'''
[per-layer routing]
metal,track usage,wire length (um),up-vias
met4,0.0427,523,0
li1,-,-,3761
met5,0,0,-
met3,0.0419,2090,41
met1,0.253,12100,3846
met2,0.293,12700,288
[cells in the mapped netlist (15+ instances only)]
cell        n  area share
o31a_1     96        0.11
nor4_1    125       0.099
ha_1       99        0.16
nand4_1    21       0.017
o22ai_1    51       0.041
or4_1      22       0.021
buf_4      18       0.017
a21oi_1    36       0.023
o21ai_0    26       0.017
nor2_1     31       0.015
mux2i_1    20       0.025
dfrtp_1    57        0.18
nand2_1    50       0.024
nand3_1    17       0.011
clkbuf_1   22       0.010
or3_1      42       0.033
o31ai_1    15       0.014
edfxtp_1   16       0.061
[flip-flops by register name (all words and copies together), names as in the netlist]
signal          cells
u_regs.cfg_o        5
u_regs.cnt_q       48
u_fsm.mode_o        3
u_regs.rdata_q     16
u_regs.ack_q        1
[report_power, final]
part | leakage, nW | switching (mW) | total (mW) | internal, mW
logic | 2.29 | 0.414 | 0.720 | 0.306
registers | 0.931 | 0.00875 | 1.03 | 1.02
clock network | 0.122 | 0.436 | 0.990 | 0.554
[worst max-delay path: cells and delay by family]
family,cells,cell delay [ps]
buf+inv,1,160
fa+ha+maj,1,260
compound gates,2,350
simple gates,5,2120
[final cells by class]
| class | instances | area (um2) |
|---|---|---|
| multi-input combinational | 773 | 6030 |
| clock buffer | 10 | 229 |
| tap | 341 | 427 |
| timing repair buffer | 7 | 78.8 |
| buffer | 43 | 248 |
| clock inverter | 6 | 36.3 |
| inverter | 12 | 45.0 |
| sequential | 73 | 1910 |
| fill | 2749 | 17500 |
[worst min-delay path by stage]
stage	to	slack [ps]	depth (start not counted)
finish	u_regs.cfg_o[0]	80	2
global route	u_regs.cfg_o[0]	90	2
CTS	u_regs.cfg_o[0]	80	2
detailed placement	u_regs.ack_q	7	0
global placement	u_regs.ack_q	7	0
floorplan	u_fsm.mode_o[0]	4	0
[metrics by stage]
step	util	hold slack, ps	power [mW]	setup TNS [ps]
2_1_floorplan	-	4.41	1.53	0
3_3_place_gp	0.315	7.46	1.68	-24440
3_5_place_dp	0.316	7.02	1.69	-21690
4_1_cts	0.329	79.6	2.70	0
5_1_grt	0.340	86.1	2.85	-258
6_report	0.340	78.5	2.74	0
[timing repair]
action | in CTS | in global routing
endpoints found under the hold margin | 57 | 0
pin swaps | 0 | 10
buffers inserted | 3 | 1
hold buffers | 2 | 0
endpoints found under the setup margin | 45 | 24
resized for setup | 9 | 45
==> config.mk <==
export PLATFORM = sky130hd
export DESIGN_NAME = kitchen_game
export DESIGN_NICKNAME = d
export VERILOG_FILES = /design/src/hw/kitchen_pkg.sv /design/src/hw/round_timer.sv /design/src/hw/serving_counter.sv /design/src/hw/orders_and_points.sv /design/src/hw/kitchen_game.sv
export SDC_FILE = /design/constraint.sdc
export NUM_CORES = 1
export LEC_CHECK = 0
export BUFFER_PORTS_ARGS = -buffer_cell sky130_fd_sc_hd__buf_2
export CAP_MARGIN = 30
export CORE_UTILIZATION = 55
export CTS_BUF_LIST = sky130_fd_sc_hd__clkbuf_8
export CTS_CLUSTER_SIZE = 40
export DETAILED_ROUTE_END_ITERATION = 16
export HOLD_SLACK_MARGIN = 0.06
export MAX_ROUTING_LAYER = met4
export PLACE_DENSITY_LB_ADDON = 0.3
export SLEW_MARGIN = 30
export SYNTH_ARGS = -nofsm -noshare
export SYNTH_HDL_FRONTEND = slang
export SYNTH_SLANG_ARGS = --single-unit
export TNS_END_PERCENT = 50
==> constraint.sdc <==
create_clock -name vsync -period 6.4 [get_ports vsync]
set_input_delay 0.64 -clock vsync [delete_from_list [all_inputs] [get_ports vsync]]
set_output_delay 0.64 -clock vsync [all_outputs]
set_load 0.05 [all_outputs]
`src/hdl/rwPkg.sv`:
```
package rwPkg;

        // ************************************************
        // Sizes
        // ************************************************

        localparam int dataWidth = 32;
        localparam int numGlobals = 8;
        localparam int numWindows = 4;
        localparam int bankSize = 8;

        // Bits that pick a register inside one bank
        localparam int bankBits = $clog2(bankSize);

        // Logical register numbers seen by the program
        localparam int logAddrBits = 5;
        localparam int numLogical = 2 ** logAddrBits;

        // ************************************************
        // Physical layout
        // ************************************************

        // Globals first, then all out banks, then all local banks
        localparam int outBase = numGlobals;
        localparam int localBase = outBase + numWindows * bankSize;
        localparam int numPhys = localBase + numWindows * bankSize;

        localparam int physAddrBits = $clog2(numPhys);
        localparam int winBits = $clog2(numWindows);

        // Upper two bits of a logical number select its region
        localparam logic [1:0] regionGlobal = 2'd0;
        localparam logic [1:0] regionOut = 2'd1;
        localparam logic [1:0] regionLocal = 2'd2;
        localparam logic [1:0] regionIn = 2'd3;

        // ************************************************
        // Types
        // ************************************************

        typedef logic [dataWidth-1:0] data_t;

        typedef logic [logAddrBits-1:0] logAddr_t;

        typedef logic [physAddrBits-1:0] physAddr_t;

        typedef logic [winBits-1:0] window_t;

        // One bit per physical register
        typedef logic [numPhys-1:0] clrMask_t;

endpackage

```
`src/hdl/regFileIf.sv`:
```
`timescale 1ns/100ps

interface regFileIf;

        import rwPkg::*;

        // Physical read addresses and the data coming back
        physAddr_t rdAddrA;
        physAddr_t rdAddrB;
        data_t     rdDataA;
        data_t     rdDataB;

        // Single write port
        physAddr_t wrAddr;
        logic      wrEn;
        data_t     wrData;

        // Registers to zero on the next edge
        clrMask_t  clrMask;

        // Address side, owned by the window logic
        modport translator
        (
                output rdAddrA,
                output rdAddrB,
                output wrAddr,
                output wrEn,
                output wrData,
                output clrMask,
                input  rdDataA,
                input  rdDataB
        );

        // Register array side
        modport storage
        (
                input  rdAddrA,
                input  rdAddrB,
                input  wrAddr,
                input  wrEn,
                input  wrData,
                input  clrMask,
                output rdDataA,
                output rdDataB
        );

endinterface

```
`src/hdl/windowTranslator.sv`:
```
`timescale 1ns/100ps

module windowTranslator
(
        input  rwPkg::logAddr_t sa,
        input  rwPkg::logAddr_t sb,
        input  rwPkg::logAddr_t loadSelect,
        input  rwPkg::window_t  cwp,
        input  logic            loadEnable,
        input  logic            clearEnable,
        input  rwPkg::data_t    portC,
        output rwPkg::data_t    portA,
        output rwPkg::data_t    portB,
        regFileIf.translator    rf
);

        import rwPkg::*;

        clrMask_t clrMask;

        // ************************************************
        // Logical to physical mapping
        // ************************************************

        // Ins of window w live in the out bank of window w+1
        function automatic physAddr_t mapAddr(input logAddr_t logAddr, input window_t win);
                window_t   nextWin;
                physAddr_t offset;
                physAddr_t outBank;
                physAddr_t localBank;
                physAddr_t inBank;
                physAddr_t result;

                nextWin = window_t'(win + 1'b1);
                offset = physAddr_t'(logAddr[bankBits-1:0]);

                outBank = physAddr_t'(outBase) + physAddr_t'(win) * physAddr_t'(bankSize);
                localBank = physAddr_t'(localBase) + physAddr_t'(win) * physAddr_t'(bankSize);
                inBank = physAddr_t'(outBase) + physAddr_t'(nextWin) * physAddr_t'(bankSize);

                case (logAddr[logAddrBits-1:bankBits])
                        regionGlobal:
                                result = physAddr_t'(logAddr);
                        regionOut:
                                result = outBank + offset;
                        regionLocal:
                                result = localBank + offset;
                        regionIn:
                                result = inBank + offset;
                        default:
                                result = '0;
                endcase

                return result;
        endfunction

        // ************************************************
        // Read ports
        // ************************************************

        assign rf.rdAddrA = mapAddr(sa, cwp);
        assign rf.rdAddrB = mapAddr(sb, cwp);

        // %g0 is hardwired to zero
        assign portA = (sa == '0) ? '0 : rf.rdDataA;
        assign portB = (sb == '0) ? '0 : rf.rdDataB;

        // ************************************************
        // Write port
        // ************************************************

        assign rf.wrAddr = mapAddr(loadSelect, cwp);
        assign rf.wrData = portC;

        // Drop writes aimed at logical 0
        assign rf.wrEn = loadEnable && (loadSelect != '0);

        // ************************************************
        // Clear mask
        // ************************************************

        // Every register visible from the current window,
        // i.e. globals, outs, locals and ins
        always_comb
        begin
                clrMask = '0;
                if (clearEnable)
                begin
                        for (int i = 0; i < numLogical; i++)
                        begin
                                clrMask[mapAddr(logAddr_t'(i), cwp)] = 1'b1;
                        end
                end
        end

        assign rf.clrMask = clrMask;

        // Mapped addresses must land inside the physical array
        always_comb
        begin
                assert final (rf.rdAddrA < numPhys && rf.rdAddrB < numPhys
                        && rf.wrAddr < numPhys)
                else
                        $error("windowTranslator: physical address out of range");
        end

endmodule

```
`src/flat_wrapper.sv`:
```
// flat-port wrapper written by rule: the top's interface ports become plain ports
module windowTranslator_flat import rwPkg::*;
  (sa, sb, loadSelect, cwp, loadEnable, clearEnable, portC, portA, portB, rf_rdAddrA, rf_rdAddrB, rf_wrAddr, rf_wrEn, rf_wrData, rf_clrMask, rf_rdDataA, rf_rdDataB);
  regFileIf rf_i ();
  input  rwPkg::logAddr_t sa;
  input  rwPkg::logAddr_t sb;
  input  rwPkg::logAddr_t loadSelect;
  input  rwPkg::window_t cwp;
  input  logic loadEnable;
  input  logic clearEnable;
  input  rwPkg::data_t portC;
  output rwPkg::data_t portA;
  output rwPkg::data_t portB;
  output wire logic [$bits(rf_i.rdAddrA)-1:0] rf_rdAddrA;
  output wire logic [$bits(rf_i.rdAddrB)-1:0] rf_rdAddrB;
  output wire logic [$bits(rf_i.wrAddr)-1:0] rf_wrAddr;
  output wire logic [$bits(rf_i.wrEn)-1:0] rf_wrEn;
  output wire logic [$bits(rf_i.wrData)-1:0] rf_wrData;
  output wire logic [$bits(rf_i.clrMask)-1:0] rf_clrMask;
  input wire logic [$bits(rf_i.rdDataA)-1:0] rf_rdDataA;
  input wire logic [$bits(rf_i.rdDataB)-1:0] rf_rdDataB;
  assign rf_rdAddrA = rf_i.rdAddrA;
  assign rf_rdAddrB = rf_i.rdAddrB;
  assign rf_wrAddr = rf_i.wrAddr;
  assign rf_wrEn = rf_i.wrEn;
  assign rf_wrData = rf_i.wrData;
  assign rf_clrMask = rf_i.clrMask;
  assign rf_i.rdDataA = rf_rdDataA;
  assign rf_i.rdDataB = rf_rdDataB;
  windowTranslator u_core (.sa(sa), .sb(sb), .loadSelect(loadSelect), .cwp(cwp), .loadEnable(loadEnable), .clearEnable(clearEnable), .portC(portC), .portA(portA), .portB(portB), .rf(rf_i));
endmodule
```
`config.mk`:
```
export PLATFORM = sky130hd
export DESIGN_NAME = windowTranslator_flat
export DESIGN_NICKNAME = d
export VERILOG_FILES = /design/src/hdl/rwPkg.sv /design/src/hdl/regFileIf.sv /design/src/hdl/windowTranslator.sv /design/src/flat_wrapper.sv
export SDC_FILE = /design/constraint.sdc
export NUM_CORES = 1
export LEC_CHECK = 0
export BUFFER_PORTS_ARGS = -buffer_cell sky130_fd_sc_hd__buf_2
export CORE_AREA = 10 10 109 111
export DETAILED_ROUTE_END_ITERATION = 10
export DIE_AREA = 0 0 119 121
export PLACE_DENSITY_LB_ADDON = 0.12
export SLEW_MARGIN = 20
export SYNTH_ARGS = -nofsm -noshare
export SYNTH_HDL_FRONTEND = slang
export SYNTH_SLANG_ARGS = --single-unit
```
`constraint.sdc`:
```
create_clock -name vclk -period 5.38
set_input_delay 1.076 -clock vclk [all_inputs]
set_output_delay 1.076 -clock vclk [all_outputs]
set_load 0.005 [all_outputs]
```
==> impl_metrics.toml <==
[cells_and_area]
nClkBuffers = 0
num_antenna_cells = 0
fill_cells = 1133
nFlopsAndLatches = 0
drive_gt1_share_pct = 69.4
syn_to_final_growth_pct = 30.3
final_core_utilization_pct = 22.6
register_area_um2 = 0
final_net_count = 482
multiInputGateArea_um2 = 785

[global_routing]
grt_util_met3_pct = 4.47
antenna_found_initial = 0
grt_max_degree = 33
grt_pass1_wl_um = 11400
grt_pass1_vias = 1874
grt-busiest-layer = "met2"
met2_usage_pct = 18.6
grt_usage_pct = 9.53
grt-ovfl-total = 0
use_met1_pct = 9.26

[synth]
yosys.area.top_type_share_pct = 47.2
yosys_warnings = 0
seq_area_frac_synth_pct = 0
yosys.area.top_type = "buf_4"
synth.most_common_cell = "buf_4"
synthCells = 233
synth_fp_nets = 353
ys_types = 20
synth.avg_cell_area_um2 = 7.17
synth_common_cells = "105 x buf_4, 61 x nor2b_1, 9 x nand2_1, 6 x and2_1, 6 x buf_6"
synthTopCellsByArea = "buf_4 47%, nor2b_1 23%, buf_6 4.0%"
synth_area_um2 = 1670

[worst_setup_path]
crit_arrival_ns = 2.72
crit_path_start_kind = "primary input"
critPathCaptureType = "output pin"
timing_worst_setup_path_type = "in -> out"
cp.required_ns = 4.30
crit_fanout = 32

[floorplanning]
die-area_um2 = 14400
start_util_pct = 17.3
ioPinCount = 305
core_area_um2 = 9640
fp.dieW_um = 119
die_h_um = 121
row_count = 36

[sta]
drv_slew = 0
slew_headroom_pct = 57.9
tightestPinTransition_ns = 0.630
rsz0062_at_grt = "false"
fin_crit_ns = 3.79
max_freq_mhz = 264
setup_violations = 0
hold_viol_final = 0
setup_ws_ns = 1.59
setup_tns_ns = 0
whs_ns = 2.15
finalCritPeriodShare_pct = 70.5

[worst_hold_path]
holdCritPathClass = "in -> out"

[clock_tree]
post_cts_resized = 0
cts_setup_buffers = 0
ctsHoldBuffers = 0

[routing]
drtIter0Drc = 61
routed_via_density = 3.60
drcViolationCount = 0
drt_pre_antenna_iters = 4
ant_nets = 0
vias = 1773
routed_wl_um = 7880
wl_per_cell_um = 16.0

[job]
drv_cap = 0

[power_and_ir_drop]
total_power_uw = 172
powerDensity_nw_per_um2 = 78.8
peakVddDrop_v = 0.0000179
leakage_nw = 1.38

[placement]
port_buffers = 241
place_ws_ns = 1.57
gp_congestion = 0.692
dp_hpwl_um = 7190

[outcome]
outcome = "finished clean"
'''
§ **What you need to do**
Which lines of the listing above hold the word "netlist"? Copy each of them.

§ **Answer for the task**
[cells in the mapped netlist (15+ instances only)]
[flip-flops by register name (all words and copies together), names as in the netlist]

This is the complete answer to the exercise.